Neeva Profile picture
Mar 11 17 tweets 7 min read
Considering using a LLM for production, but it's too slow?

Well fear not! Today you can with Double Pseudo Labeling!

Here's why the @Neeva team did, and we've never looked back!

🧵 Image
Before we get started, let's briefly go over #NeevaAI and what it is...

✅ Our AI generates answers
✅ Our Search makes sure answers are timely & factual

All in all, @Neeva combines search + AI to generate a single, cited for each of your searches.
#NeevaAI works by combining search & phases of generative LLMs to generate AI answers

Phase 1️⃣: Run per-doc summarization and question-answering models on the top results

Phase 2️⃣: Run a cross-document attributed summarizer to synthesize a single answer for the query

Example⬇️ Image
Now let's get into it...

Multi billion parameters LLMs are very effective at making summaries of documents and web pages across domains & languages.

While their quality is high, LLMs have an insatiable appetite for pods of A100s and they can be slow to generate summaries.
Although using foundational APIs can move this burden behind elsewhere, they still can be too slow or expensive for many applications.

Waiting a few seconds to summarize an email may be ok, but users can’t wait minutes to summarize all the relevant documents for a search query.
The bar on latency is much higher.

At @Neeva our models need to run in a few hundred milliseconds but need to behave like the models that take 10s of seconds.
We've already covered how we reduce latency at @Neeva, like in this thread from our co-founder and CEO @RamaswmySridhar 👇
As well as here, where we shared how @Neeva achieved ~10x reduction in latency of a fine-tuned encoder-decoder model. 👀
And also here, where we explain how @Neeva dropped the tail latency of #NeevaAI by over 3x! 😲
Most recently, we covered how @Neeva used asymmetric layer pruning of encoder-decoder models to drop the latency of #NeevaAI by another 1.5-2x. 🙌
Today, we're covering how pseudo labeling can be leveraged to train and optimize models.
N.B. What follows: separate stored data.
===== config.mk =====
export PLATFORM = sky130hd
export DESIGN_NAME = prf_request_flags
export DESIGN_NICKNAME = d
export VERILOG_FILES = /design/src/rtl/prf_pkg.sv /design/src/rtl/prf_request_flags.sv
export VERILOG_INCLUDE_DIRS = /design/src /design/src/rtl
export SDC_FILE = /design/constraint.sdc
export NUM_CORES = 1
export LEC_CHECK = 0
export BUFFER_PORTS_ARGS = -buffer_cell sky130_fd_sc_hd__buf_2
export CORE_MARGIN = 8
export CORE_UTILIZATION = 24
export DETAILED_ROUTE_END_ITERATION = 8
export GPL_TIMING_DRIVEN = 1
export PLACE_DENSITY_LB_ADDON = 0.05
export REMOVE_ABC_BUFFERS = 1
export SYNTH_ARGS = -nofsm -noshare
export SYNTH_HDL_FRONTEND = slang
export SYNTH_SLANG_ARGS = --single-unit

===== constraint.sdc =====
create_clock -name sys_clk_i -period 0.9 [get_ports sys_clk_i]
set_input_delay 0.18 -clock sys_clk_i [delete_from_list [all_inputs] [get_ports sys_clk_i]]
set_output_delay 0.18 -clock sys_clk_i [all_outputs]
set_load 0.005 [all_outputs]

===== src/rtl/prf_consts.svh =====
// constants for the peripheral request flags block
// assumes an apb slave at 32-bit data, one aligned word per register
`ifndef PRF_CONSTS_SVH
`define PRF_CONSTS_SVH
`define PRF_FLAGS_ADDR   12'h000
`define PRF_FLAGS_RESET  8'h00
`define PRF_OSC_BIT      7
`define PRF_CSW_BIT      6
`define PRF_ADC_BIT      0
`define PRF_IMPL_MASK    8'hc1
`endif


===== src/rtl/prf_pkg.sv =====
// types for the peripheral request flags block
// assumes nothing beyond the constants header
package prf_pkg;
    // one event pulse per flag source
    typedef struct packed {
        logic osc_fail;
        logic clk_switch_ready;
        logic conversion_done;
    } prf_events_s;
endpackage
File: src/verilog/eam_consts.svh
// named constants of the effective-address modifier: codes, fields, offsets
// assumes 36-bit words with bit 35 as the leftmost (bit 0 of the word format)
`ifndef EAM_CONSTS_SVH
`define EAM_CONSTS_SVH

// ----------------------------------------------------------------
// modification type and designator codes
// ----------------------------------------------------------------
// codes are free choices
`define TM_R 2'h0
`define TM_RI 2'h1
`define TM_IT 2'h2
`define TM_IR 2'h3
`define TD_NONE 4'h0
`define TD_AU 4'h1
`define TD_QU 4'h2
`define TD_DU 4'h3
`define TD_IC 4'h4
`define TD_AL 4'h5
`define TD_QL 4'h6
`define TD_DL 4'h7
`define TD_XBIT 3
`define V_I 4'h0
`define V_ID 4'h1
`define V_DI 4'h2
`define V_SC 4'h3
`define V_CI 4'h4
`define V_AD 4'h5
`define V_F 4'h6
`define V_IDC 4'h7
`define V_DIC 4'h8

// ----------------------------------------------------------------
// word fields
// ----------------------------------------------------------------
`define F_ADDR 35:18
`define F_LOW 17:0
`define F_TALLY 17:6
`define F_TAG 5:0
`define F_TM 5:4
`define F_TD 3:0
`define F_ZERO 5:3
`define F_CPOS 2:0
`define F_CH5 5:0
`define F_HI 35:32
`define F_LO 31:0
`define CHAR_W 6
`define CPOS_LAST 3'h5
`define CPOS_FIRST 3'h0
`define I_Y 17:0
`define I_TM 23:22
`define I_TD 21:18

// ----------------------------------------------------------------
// register bank and bus map
// ----------------------------------------------------------------
`define RF_DEPTH 11
`define RF_A 4'h8
`define RF_Q 4'h9
`define RF_IC 4'hA
`define A_CTRL 8'h00
`define A_STAT 8'h04
`define A_INSTR 8'h08
`define A_EA 8'h0C
`define A_OPLO 8'h10
`define A_OPHI 8'h14
`define A_STLO 8'h18
`define A_STHI 8'h1C
`define A_HIWR 8'h20
`define A_HIRD 8'h24
`define RF_PAGE 2'h1
`define CTRL_GO 0
`define CTRL_STORE 1

`endif

File: src/verilog/eam_pkg.sv
// types shared by the effective-address modifier and its register bank
// assumes nothing beyond the constants header
package eam_pkg;
  typedef logic [35:0] word_t;
  typedef logic [17:0] addr_t;
  typedef logic [3:0] rf_idx_t;
  typedef enum logic [2:0] {S_IDLE, S_EVAL, S_IND_RD, S_IND_WB, S_OPER, S_OP_RD, S_OP_WR, S_DONE} state_t;
endpackage : eam_pkg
Traditional pseudo labeling works by using a really large language model (that might be unshippable in production – e.g. Bloom) to do data augmentation & generate labels.
The approach here is simple. 🧠

1️⃣ Spin up your local member of the LLM three comma club
2️⃣ Generate labels for a few thousand examples
3️⃣ Use these pseudo labels train a smaller two comma model, that you can serve in production Image
This works pretty well but here at @Neeva we aren’t easily satisfied. 😏

To push further, we explored the use of multiple stages of pseudo labeling to improve performance.
Instead of shrinking down from a really large LLM directly to a servable LLM, we first shrink down to an intermediate size LLM.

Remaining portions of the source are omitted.